I haven’t read about the Tet offensive in Vietnam for a while.  So, I went to Wikipedia to take a look.

The Tet Offensive (January 30, 1968 – June 8, 1969) was a series of operational offensives during the Vietnam War, coordinated between battalion strength elements of the National Liberation Front’s People’s Liberation Armed Forces (PLAF or Viet Cong) and divisional strength elements of the North Vietnam’s People’s Army of Vietnam (PAVN), against South Vietnam’s Army of the Republic of Vietnam (ARVN), and United States military and other ARVN-allied forces. The operations are called the Tet Offensive as they were timed to begin on the night of January 30–31, 1968, Tết Nguyên Đán (the lunar new year day). The offensive began spectacularly during celebrations of the Lunar New Year, and sporadic operations associated with the offensive continued into 1969.

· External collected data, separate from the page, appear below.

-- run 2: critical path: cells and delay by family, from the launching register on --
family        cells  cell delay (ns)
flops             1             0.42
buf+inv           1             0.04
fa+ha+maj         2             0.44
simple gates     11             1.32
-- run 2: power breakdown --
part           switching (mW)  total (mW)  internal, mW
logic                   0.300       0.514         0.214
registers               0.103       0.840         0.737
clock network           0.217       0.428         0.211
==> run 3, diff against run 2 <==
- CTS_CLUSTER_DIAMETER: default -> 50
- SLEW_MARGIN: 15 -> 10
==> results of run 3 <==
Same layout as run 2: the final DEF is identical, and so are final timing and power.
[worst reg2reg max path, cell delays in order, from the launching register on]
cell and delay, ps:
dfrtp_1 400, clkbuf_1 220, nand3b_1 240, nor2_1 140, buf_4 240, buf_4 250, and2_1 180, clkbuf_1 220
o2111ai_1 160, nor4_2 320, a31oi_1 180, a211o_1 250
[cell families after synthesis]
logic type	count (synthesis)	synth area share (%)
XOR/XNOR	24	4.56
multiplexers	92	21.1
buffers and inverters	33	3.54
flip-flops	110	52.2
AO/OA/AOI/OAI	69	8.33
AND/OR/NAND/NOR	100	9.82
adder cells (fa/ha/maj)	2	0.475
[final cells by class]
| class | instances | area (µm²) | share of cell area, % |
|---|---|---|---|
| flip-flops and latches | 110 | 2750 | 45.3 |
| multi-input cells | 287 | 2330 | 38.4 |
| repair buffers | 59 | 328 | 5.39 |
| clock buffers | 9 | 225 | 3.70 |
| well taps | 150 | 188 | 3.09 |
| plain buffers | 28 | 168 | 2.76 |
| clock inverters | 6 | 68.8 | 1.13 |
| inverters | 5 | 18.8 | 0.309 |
$ cat src/rtl/conv_frame_encoder.sv
// ============================================================================
// Module   : conv_frame_encoder
// Brief    : Rate-1/2 K=3 (7,5) convolutional encoder framed by a slot index,
//            NUM-2 data slots plus 2 zero tail slots per frame.
// Revision : 1.0 - initial release
// ============================================================================
`default_nettype none

module conv_frame_encoder #(
  parameter int NUM = 16
) (
  input  logic                       clk_sig,
  input  logic                       reset_sig,
  input  logic [$clog2(NUM-1)-1:0]   counter_sig,
  input  logic                       en_sig,
  input  logic                       data_in,
  input  logic                       data_valid,
  output logic                       data_ready,
  output logic [1:0]                 enc_out,
  output logic                       enc_valid,
  output logic                       enc_sof,
  output logic                       enc_eof,
  output logic                       underrun_sig,
  output logic                       slot_err_sig
);

  localparam int W = $clog2(NUM-1);
  localparam logic [W-1:0] C_ZERO      = '0;
  localparam logic [W-1:0] C_ONE       = W'(1);
  localparam logic [W-1:0] C_LAST_DATA = W'(NUM-3);
  localparam logic [W-1:0] C_LAST      = W'(NUM-1);

  typedef enum logic [1:0] {
    IDLE = 2'd0,
    DATA = 2'd1,
    TAIL = 2'd2
  } state_t;

  state_t         r_state, w_state_nxt;
  logic           r_s1, r_s2, w_s1_nxt, w_s2_nxt;
  logic [W-1:0]   r_exp, w_exp_nxt, w_exp_inc;
  logic           w_slot_ok, w_ready, w_emit, w_tail, w_bit;
  logic           w_s1_use, w_s2_use, w_und_set, w_serr_set;
  logic [1:0]     w_pair;

  assign w_exp_inc = r_exp + C_ONE;
  assign w_slot_ok = (counter_sig == w_exp_inc);

  always_ff @(posedge clk_sig or negedge reset_sig) begin
    if (!reset_sig) begin
      r_state <= IDLE;
    end else begin
      r_state <= w_state_nxt;
    end
  end

  always_comb begin
    w_state_nxt = r_state;
    w_s1_nxt    = r_s1;
    w_s2_nxt    = r_s2;
    w_exp_nxt   = r_exp;
    w_s1_use    = r_s1;
    w_s2_use    = r_s2;
    w_ready     = 1'b0;
    w_emit      = 1'b0;
    w_tail      = 1'b0;
    w_bit       = 1'b0;
    w_und_set   = 1'b0;
    w_serr_set  = 1'b0;

    case (r_state)
      IDLE: begin
        // Frame start: encoder state is forced to zero regardless of history.
        if (en_sig && counter_sig == C_ZERO) begin
          w_ready     = 1'b1;
          w_emit      = 1'b1;
          w_s1_use    = 1'b0;
          w_s2_use    = 1'b0;
          w_state_nxt = DATA;
        end
      end
      DATA: begin
        w_ready = 1'b1;
        if (w_slot_ok) begin
          w_emit = 1'b1;
          if (counter_sig == C_LAST_DATA) w_state_nxt = TAIL;
        end
      end
      TAIL: begin
        if (w_slot_ok) begin
          w_emit = 1'b1;
          w_tail = 1'b1;
          if (counter_sig == C_LAST) w_state_nxt = en_sig ? DATA : IDLE;
        end
      end
      default: w_state_nxt = IDLE;
    endcase

    // Counter discontinuity inside a frame abandons it; the bit is dropped.
    if ((r_state == DATA || r_state == TAIL) && !w_slot_ok) begin
      w_state_nxt = IDLE;
      w_s1_nxt    = 1'b0;
      w_s2_nxt    = 1'b0;
      w_serr_set  = 1'b1;
    end

    if (w_emit) begin
      w_bit     = w_tail ? 1'b0 : (data_valid & data_in);
      w_und_set = !w_tail && !data_valid;
      w_s2_nxt  = w_s1_use;
      w_s1_nxt  = w_bit;
      w_exp_nxt = counter_sig;
    end
  end

  assign w_pair     = {w_bit ^ w_s1_use ^ w_s2_use, w_bit ^ w_s2_use};
  assign data_ready = reset_sig & w_ready;

  always_ff @(posedge clk_sig or negedge reset_sig) begin
    if (!reset_sig) begin
      r_s1         <= 1'b0;
      r_s2         <= 1'b0;
      r_exp        <= '0;
      enc_out      <= 2'b00;
      enc_valid    <= 1'b0;
      enc_sof      <= 1'b0;
      enc_eof      <= 1'b0;
      underrun_sig <= 1'b0;
      slot_err_sig <= 1'b0;
    end else begin
      r_s1         <= w_s1_nxt;
      r_s2         <= w_s2_nxt;
      r_exp        <= w_exp_nxt;
      enc_out      <= w_emit ? w_pair : 2'b00;
      enc_valid    <= w_emit;
      enc_sof      <= w_emit && (counter_sig == C_ZERO);
      enc_eof      <= w_emit && (counter_sig == C_LAST);
      underrun_sig <= underrun_sig | w_und_set;
      slot_err_sig <= slot_err_sig | w_serr_set;
    end
  end

endmodule

`default_nettype wire

$ cat config.mk
export PLATFORM = sky130hd
export DESIGN_NAME = conv_frame_encoder
export DESIGN_NICKNAME = d
export VERILOG_FILES = /design/src/rtl/conv_frame_encoder.sv
export SDC_FILE = /design/constraint.sdc
export NUM_CORES = 1
export LEC_CHECK = 0
export BUFFER_PORTS_ARGS = -buffer_cell sky130_fd_sc_hd__buf_4
export CORE_MARGIN = 10
export CORE_UTILIZATION = 35
export CTS_CLUSTER_SIZE = 14
export DETAILED_ROUTE_END_ITERATION = 8
export HOLD_SLACK_MARGIN = 0.12
export PLACE_DENSITY_LB_ADDON = 0.1
export SYNTH_ARGS = -nofsm -noshare
export SYNTH_HDL_FRONTEND = slang
export SYNTH_SLANG_ARGS = --single-unit
$ cat constraint.sdc
create_clock -name clk_sig -period 2.7 [get_ports clk_sig]
set_clock_uncertainty 0.1 [all_clocks]
set_input_delay 0.54 -clock clk_sig [delete_from_list [all_inputs] [get_ports clk_sig]]
set_output_delay 0.54 -clock clk_sig [all_outputs]
set_load 0.01 [all_outputs]
==> results.md, run 1 <==
Place:
- The final RePlAce weighted congestion is 0.7797.
- After legalization and detailed placement, the total HPWL measured 1536 um.
- Input and output buffers added on the ports amount to 16.
- OpenSTA, run right after detailed placement, puts the worst setup slack at 0.2299 ns.

Timing:
- Measured against its own limit, the worst slew margin works out to 62.18%.
- The minimum period implied by the final worst setup slack is 2.500 ns.
- At the pin with the least slew margin, the transition time is 0.5623 ns.
- Hold is met by 0.3638 ns.
- Based on the critical path, the design can be clocked at up to 400.0 MHz.
- Setup repair after global routing left no endpoint under its margin.
- The final worst-path setup slack is 0.1999 ns.
- The final hold violation count is 0.
- The worst path uses 92.60% of the clock period.
- The final max-slew violation count came to 0.
- Setup total negative slack on the finished layout was measured at 0 ns.
- Setup violations remaining at the end of the flow were counted as 0.

Critical path:
- By startpoint and endpoint, the worst setup path is classified as reg -> reg.
- The signal arrival time at the worst endpoint is 2.61 ns.
- On the worst path, the slowest cell contributes a delay of 0.54 ns.
- The largest fanout of any net on the critical path is 8.
- The worst reg2reg path startpoint is r_exp[0]$_DFFE_PN0P_.
- STA puts the critical path data required time at 2.81 ns.
- The buffers plus inverters on the worst setup path is 1.
- The type of destination of the critical path is a flop.
- For this design, the slowest cell found on the critical path is or4b_4.
- Walking the worst path, the cells encountered are ha_1 > xor2_1 > or4b_4 > o32ai_4 > buf_4 > nand3_1 > o21ai_1.
- The category of the worst setup path launch point is a flop.
- The family of cells with the greatest summed delay on the critical path is simple AND/OR/NAND/NOR gates.
- Tracing the worst setup path back leads to its startpoint at r_exp[0]$_DFFE_PN0P_.

Clocking:
- The clock tree buffer depth is 2.
- The number of buffers added to fix hold violations after cts is 1.
- The clock drives 15 sinks.
- The number of setup buffers added after CTS is 0.
- The post-CTS clock slew at the launch and capture registers of the worst setup and hold paths is 0.09 ns.
- TritonCTS built the clock tree.
- The CTS H-tree depth is 1.
- Clock tree synthesis inserted a total of 3 buffers.
- The number of cells upsized or downsized after cts is 0.
- The clock insertion delay at the later pin of the skew report is 0.28 ns.
- The buffer cell driving the clock tree root is clkbuf_4.

GRT:
- The wire length of the first global-routing pass is 3312 um.
- Entering global routing, the biggest net connects 17 pins.
- The global-route usage over all layers is 8.307%.
- The initial antenna violation count came to 0.
- The remaining global-route overflow is 0.
- The via count of the first global-routing pass is 707.

Pwr:
- In this run the power spent charging and discharging nets is 0.3582 mW.
- The part of the total power dissipated in combinational logic is 49.0%.
- The clock network is responsible for 14.4% of the overall power.
- Per report_power, the sequential group accounts for 36.6% of the total.
- In this run the power density over the cells is 844.9 mW/mm^2.
- The standby leakage power is 0.4935 nW.
- The switching portion of total power is 39.68%.
- Cell internal power was estimated by the tool at 0.5446 mW.
- The worst-case IR drop observed on VDD is 347.8 uV.

Yosys:
- The count of mapped cells out of synthesis is 75.
- The top cell type by area accounts for 43.10% of the synthesized area.
- The total standard cell area after synthesis is 870.8 um^2.
- The net count after synthesis is 90.
- Yosys attributes the largest share of cell area to dfrtp_1, ha_1, mux2_1.
- The synthesized area per cell is 11.61 um^2.
- The number of library cell types mapped by synthesis is 31.
- The dominant cell type by area after synthesis is dfrtp_1.
- The sequential area share after synthesis is 43.10%.
- The number of storage elements in the synthesis netlist is 15.
- The total of warnings raised by yosys is 0.

Hold path:
- In this run the most critical hold path is launched from underrun_sig$_DFF_PN0_.
- The worst hold path class is reg -> reg.

Detailed routing:
- In the final routed layout, each cell accounts on average for 15.24 um.
- The detailed-route vias per instance is 5.197.
- The routed layout has 660 vias.
- Once detail routing completed, the nets flagged for antenna violations numbered 0.
- Summed over all layers, the routed wires come to 1935 um.
- The count of TritonRoute iterations in the first routing pass is 4.
- After detailed routing, the number of remaining DRC violations is 0.
- The number of design-rule violations left by the first detailed-router iteration is 33.

Cells and area:
- 0 antenna diodes ended up in the layout.
- Fill cells in the final layout number 252.
- For this run, the post-layout net count is 113.
- Relative to the synthesized area, the layout overhead comes to 22.70%.
- Of the cells placed in the final design, the portion with a size suffix greater than 1 is 27.84%.

Floorplanning:
- The boundary pin count is 17.
- Row generation in the floorplan step produced 18 rows.
- The overall die area is 0.004883 mm^2.
- The vertical die dimension is 69.88 um.
- The initial core utilization is 35.80%.
- After floorplanning, the core was sized to cover 0.002432 mm^2.
- The x dimension of the die is 69.88 um.

Run status:
- The run finished with clean final reports.

Run:
- Across the run, the number of max-cap violations was 0.
[per-stage QoR]
| step | total power, mW | util (%) | instances | cell area, um^2 |
|---|---|---|---|---|
| 2_1_floorplan | 0.6585 | - | 75 | 870.8 |
| 3_3_place_gp | 0.7727 | 42.44 | 122 | 1032 |
| 3_5_place_dp | 0.7739 | 42.44 | 122 | 1032 |
| 4_1_cts | 0.9154 | 43.93 | 127 | 1069 |
| 5_1_grt | 0.9763 | 43.93 | 127 | 1069 |
| 6_report | 0.9028 | 43.93 | 127 | 1069 |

The Tet Offensive can be considered a military defeat for the Communist forces, as neither the Viet Cong nor the North Vietnamese army achieved their tactical goals. Furthermore, the operational cost of the offensive was dangerously high, with the Viet Cong essentially crippled by the huge losses inflicted by South Vietnamese and other Allied forces. Nevertheless, the Offensive is widely considered a turning point of the war in Vietnam, with the NLF and PAVN winning an enormous psychological and propaganda victory. Although US public opinion polls continued to show a majority supporting involvement in the war, this support continued to deteriorate and the nation became increasingly polarized over the war. President Lyndon Johnson saw his popularity fall sharply after the Offensive, and he withdrew as a candidate for re-election in March of 1968. The Tet Offensive is frequently seen as an example of the value of propaganda, media influence and popular opinion in the pursuit of military objectives.  more

———–

Wow, I would guess that Bush would not want to compare anything in Iraq to the Tet Offensive.  Did he know what he was talking about?  Why would he compare the increased fighting in Iraq to the turning point in the Vietnam war?  The turning point that turned Americans against the war.  Does he want to lose the American people? (Well, lose us even more.) Unfortunately, for the President, he doesn’t understand that the turning point has passed.  The turning point in public opinion with regard to the Iraq War was probably last summer.  Last summer in Crawford, Tx when Cindy Sheehan was baking in the Texas sun just waiting for an answer.  Why did her son have to die?  What did he die for?  In spite of Sheehan having no media saavy, she commanded attention.  Attention that could not get Swift-Boated away (although the Right did try and are still trying to smear Cindy).  That was also the time when several revelations (no uranium from Niger, there were no weapons of mass destruction, the Downing Street memo, no adequate body armor for the troops, the destruction of Fallujah) helped sink the President.   Of course, the ongoing fighting with increasing body counts does not help.